▸ **Work task**
The answer must consist only of the lines from the line with "In the flow" to the line with "pins driven straight from the clock port: 1", both included, exactly as they stand below.

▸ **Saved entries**
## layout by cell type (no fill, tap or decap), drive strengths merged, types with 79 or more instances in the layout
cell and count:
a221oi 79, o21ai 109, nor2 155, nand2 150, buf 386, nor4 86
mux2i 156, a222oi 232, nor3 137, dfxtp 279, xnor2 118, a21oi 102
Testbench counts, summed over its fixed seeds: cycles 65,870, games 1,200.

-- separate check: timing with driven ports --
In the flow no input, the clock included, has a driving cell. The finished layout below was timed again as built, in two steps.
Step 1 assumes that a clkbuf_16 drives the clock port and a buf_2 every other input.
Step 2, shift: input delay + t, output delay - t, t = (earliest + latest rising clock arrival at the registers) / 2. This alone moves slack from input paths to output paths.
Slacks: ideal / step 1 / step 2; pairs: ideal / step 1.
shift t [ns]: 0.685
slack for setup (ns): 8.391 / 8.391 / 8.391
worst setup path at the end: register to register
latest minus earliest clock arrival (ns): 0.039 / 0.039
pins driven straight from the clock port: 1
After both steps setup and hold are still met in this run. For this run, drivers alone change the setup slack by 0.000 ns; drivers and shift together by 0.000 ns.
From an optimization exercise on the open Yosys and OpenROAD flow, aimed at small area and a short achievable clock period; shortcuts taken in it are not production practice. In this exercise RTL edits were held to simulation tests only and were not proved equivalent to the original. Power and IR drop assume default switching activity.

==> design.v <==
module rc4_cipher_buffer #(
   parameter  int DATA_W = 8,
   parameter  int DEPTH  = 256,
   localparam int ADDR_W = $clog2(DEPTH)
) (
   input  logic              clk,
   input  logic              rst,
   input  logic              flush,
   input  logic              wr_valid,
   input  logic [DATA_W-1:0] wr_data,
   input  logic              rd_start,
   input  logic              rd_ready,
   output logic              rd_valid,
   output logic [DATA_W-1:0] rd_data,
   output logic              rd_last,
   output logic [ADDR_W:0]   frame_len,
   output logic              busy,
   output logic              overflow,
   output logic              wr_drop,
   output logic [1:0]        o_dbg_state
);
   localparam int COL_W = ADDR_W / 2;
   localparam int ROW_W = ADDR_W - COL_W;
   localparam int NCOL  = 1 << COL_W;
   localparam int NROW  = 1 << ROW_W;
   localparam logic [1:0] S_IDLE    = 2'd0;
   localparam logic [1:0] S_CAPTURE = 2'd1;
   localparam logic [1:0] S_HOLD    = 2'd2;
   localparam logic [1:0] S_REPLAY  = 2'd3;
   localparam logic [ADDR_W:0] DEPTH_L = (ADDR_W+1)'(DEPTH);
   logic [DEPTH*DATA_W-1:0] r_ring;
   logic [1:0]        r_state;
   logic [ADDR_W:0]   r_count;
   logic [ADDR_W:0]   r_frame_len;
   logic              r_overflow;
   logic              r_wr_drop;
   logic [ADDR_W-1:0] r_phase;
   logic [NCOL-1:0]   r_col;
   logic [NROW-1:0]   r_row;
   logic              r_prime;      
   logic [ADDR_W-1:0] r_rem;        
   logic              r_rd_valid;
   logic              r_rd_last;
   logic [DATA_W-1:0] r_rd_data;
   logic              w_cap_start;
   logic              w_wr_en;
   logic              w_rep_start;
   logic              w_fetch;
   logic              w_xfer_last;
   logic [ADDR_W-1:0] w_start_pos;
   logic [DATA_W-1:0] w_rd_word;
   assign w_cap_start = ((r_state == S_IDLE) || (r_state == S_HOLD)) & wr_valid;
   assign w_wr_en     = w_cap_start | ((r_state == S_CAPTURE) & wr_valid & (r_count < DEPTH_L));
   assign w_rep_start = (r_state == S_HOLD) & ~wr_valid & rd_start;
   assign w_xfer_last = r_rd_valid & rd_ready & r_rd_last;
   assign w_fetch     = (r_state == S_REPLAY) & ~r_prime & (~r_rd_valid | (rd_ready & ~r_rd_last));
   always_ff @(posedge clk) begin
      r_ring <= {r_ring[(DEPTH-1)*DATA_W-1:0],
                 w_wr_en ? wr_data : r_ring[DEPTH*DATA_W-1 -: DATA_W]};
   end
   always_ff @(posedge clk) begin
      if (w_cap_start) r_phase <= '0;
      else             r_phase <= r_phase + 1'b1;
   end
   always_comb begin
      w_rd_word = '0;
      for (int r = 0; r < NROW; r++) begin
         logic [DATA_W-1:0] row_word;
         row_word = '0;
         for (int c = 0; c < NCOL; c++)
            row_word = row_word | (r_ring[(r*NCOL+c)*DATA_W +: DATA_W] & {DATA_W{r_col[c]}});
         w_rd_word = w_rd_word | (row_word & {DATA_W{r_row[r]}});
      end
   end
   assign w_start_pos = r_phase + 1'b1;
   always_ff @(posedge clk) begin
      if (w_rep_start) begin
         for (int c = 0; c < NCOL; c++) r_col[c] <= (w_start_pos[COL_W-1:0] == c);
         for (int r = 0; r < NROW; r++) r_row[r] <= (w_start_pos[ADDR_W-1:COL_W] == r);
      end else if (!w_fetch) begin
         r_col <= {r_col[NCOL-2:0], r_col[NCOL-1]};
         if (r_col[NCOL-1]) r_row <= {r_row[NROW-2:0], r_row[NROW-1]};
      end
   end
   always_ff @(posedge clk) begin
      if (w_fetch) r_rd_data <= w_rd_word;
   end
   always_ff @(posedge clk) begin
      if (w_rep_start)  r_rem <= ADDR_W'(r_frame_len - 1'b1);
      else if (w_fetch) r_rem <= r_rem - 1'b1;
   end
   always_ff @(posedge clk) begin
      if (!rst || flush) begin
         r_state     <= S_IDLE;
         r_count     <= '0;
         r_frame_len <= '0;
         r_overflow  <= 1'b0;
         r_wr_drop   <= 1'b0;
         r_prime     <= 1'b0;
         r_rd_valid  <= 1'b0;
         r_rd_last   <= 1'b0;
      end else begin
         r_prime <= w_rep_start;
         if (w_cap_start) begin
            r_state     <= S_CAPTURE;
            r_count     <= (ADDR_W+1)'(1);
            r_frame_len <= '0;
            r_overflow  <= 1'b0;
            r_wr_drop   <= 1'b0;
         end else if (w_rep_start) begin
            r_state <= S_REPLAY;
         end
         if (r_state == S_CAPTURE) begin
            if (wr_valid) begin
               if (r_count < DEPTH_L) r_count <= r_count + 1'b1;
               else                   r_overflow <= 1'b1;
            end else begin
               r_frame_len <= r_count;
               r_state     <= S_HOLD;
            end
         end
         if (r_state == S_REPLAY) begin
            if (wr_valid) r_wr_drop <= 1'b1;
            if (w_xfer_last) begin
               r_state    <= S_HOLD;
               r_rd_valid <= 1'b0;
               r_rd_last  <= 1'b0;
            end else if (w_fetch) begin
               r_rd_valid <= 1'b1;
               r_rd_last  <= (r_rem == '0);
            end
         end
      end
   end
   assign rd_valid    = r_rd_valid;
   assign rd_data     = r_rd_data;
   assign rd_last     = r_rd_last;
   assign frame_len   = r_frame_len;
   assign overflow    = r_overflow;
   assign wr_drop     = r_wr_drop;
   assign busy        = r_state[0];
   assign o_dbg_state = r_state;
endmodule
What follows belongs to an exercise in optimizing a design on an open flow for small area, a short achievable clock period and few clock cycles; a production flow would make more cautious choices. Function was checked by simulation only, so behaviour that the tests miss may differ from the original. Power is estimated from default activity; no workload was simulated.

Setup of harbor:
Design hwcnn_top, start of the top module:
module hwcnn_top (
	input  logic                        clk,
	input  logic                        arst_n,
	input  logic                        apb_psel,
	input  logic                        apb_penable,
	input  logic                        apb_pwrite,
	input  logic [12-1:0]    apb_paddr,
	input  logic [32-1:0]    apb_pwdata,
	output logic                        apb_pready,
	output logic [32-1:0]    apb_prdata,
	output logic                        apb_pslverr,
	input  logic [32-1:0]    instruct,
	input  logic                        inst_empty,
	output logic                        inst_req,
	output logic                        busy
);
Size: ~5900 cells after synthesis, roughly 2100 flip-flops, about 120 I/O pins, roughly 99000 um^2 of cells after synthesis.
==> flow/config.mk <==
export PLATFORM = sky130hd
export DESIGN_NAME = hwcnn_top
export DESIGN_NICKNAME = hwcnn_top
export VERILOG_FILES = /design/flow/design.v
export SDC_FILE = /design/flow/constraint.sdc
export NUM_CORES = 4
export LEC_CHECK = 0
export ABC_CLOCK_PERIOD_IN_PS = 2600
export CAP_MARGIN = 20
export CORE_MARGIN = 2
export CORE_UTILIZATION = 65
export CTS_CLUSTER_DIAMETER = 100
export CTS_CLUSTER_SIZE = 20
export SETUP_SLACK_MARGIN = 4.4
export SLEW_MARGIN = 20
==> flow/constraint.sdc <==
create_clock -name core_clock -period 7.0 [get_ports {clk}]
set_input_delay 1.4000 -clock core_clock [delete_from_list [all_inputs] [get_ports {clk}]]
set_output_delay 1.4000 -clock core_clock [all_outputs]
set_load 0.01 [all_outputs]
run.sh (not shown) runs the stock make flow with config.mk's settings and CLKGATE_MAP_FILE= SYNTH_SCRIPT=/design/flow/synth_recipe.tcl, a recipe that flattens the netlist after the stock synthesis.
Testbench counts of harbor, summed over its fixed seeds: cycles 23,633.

---

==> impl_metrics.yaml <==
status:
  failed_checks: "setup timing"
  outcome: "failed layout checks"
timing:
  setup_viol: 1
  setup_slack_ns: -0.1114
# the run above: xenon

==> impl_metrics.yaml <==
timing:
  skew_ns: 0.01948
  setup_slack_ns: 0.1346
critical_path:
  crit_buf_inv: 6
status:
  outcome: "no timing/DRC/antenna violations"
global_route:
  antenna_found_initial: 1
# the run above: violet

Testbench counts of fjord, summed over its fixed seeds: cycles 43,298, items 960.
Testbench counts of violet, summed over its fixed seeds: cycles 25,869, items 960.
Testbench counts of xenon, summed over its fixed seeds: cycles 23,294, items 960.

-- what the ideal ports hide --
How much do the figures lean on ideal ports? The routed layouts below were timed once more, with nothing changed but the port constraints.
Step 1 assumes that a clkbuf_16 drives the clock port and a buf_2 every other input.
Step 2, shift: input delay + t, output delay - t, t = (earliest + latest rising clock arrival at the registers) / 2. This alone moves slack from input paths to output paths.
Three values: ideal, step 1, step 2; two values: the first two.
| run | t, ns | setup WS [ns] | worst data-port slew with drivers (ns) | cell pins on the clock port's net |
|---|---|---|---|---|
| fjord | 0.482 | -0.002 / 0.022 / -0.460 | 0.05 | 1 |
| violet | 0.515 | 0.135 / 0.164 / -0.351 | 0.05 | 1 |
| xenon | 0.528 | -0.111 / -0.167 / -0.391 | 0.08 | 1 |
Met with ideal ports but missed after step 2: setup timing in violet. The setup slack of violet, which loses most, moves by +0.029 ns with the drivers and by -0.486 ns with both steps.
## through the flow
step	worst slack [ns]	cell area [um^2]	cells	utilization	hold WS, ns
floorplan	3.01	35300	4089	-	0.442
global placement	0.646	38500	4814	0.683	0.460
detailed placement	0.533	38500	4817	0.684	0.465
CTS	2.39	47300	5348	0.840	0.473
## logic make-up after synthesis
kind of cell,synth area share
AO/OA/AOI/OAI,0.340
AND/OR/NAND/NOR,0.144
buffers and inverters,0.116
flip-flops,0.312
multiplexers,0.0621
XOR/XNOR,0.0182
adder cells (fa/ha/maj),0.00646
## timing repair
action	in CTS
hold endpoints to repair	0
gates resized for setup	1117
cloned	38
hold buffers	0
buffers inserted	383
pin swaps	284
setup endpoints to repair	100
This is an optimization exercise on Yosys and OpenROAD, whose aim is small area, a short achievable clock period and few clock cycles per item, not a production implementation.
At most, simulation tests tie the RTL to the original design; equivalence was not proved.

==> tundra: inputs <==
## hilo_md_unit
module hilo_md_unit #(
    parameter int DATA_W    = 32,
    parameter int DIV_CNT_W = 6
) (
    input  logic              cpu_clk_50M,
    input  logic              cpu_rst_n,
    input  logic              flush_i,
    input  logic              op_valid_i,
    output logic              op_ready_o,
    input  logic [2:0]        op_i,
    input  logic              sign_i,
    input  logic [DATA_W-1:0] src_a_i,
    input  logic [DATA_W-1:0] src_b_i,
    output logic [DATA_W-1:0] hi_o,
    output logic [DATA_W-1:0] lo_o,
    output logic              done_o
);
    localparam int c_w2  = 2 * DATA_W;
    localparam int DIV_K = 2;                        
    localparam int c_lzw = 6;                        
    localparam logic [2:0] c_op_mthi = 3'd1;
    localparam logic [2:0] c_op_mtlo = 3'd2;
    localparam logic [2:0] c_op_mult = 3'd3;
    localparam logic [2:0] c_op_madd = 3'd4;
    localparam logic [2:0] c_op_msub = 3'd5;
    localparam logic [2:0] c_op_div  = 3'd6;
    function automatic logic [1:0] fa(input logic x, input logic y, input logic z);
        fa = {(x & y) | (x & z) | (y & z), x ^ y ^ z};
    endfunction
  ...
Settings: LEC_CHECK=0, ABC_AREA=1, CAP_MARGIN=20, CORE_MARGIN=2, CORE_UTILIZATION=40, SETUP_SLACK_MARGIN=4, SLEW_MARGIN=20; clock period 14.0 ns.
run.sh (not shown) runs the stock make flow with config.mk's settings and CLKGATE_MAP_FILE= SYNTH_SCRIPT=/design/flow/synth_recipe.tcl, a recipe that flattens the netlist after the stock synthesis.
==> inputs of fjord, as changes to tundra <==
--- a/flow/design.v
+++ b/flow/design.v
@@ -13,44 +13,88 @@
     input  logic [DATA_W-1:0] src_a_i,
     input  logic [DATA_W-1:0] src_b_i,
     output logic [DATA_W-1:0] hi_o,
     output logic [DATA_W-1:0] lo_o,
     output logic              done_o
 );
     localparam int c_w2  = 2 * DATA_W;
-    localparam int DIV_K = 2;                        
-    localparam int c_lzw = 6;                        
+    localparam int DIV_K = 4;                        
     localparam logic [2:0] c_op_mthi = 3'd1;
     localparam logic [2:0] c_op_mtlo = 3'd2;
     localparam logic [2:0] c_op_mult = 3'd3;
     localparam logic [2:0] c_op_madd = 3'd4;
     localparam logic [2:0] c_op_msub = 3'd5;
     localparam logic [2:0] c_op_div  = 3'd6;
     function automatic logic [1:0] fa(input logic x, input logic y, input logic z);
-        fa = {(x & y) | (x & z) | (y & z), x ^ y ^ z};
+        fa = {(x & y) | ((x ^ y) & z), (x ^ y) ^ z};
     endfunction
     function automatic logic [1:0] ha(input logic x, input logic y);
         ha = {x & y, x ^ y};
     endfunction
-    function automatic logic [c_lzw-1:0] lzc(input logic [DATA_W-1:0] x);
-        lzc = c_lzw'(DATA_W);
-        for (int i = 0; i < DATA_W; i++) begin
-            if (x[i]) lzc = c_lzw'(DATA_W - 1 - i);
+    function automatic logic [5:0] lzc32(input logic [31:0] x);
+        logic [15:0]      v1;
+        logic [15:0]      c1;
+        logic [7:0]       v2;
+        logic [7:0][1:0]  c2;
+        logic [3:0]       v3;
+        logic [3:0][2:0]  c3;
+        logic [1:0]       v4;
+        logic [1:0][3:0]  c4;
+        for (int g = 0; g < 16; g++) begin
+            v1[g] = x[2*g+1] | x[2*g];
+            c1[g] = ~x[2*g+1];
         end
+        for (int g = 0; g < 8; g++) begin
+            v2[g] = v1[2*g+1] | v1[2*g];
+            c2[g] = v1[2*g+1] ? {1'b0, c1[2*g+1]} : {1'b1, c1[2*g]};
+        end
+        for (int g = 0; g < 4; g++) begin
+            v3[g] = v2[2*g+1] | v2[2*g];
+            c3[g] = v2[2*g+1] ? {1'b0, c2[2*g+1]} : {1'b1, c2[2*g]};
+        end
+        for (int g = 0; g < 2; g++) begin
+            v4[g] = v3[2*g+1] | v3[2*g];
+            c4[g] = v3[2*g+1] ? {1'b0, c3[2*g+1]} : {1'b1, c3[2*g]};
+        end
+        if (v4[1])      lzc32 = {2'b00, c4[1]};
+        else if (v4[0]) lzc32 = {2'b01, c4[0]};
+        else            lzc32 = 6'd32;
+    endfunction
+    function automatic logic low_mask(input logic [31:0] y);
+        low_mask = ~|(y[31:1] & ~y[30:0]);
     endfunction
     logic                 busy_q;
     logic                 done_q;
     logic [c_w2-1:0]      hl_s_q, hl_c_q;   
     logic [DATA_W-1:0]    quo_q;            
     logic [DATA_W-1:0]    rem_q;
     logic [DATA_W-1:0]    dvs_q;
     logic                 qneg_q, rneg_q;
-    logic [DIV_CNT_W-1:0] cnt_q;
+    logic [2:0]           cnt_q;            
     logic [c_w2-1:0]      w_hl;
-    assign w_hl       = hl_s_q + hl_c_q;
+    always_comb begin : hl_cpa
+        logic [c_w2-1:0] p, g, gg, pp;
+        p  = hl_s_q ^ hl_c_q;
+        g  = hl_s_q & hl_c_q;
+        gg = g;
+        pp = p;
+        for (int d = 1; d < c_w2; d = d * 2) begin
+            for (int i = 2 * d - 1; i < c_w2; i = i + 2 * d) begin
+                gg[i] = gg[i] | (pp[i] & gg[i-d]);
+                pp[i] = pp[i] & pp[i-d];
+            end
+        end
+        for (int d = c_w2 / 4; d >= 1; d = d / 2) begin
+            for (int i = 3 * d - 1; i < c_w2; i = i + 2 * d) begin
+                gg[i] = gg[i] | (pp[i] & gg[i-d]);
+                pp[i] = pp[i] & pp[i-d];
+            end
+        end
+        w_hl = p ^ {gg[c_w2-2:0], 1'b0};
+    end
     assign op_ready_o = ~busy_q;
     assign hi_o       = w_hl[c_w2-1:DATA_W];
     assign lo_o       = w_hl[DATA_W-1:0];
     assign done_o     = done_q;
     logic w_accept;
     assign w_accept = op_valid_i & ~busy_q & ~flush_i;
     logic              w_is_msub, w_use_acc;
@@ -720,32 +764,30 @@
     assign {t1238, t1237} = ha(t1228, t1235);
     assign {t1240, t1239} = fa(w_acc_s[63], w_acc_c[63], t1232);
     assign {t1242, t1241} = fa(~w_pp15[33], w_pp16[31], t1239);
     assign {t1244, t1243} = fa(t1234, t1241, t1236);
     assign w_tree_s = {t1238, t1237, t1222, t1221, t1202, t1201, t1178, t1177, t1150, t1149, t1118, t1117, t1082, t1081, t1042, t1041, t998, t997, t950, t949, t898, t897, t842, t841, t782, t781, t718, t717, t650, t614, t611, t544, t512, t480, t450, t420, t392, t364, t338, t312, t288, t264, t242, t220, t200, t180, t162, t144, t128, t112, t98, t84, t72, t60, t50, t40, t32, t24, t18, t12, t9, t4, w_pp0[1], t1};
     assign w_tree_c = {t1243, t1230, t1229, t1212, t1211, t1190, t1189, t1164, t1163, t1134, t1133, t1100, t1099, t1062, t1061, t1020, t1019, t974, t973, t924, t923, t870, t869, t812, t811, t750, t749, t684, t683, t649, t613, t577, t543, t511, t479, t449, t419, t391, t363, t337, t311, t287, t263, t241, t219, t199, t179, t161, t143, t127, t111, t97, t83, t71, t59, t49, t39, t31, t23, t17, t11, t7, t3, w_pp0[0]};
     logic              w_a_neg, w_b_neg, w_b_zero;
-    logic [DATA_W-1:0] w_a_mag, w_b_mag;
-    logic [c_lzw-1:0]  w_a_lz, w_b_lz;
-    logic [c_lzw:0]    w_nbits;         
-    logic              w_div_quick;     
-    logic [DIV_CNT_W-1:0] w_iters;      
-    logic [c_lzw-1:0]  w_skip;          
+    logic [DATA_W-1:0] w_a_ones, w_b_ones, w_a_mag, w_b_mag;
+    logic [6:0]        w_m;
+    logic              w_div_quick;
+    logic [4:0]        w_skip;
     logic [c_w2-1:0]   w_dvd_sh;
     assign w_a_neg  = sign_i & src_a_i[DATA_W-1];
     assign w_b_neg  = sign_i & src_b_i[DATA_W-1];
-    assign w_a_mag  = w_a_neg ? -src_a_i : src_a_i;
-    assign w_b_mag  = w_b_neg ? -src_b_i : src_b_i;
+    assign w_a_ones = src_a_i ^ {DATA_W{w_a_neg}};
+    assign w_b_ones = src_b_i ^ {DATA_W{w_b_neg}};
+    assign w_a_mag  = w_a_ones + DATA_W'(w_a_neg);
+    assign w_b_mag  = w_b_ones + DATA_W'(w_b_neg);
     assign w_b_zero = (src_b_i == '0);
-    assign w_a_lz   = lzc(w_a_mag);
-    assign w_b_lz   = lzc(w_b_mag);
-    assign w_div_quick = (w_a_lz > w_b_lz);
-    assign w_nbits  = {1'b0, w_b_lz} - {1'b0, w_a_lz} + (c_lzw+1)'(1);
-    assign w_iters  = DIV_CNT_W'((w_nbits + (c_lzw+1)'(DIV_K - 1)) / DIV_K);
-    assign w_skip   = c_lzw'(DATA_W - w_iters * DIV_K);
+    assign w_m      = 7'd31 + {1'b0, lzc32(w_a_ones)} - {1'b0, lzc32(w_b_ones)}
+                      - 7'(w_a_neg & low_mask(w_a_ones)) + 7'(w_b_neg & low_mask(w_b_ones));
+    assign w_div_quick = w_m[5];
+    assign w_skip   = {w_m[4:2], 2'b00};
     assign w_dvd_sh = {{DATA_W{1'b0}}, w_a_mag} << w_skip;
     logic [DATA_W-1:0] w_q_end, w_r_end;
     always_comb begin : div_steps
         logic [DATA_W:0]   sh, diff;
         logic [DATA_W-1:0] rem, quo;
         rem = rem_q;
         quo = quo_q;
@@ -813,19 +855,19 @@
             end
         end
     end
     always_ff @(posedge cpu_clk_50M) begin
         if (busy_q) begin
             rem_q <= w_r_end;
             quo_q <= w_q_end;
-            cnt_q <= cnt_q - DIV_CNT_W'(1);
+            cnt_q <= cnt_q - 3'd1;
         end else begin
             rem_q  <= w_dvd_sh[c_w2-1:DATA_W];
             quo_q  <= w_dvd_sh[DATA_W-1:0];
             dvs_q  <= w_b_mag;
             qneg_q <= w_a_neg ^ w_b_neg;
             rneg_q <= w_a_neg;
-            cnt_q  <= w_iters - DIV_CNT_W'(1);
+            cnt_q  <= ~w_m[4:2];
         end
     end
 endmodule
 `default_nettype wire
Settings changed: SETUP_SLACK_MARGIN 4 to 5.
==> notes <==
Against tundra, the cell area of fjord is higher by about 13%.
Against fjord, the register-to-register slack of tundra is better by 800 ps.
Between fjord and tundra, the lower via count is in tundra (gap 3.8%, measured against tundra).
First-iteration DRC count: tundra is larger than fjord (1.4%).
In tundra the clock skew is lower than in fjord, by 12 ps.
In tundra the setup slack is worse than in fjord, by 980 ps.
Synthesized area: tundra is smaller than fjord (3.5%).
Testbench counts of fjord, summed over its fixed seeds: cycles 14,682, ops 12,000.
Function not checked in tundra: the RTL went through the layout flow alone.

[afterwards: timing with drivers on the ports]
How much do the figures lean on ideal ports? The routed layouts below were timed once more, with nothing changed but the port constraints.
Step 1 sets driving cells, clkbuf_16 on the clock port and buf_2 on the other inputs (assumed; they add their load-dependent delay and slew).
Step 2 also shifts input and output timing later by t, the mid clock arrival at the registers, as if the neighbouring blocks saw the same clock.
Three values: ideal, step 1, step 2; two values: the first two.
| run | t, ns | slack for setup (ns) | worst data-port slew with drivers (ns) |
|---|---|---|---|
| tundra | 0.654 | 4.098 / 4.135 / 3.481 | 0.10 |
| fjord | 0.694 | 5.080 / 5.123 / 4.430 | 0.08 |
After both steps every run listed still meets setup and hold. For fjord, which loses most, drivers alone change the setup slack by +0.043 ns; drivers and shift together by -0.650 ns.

▸ **Task result**
In the flow no input, the clock included, has a driving cell. The finished layout below was timed again as built, in two steps.
Step 1 assumes that a clkbuf_16 drives the clock port and a buf_2 every other input.
Step 2, shift: input delay + t, output delay - t, t = (earliest + latest rising clock arrival at the registers) / 2. This alone moves slack from input paths to output paths.
Slacks: ideal / step 1 / step 2; pairs: ideal / step 1.
shift t [ns]: 0.685
slack for setup (ns): 8.391 / 8.391 / 8.391
worst setup path at the end: register to register
latest minus earliest clock arrival (ns): 0.039 / 0.039
pins driven straight from the clock port: 1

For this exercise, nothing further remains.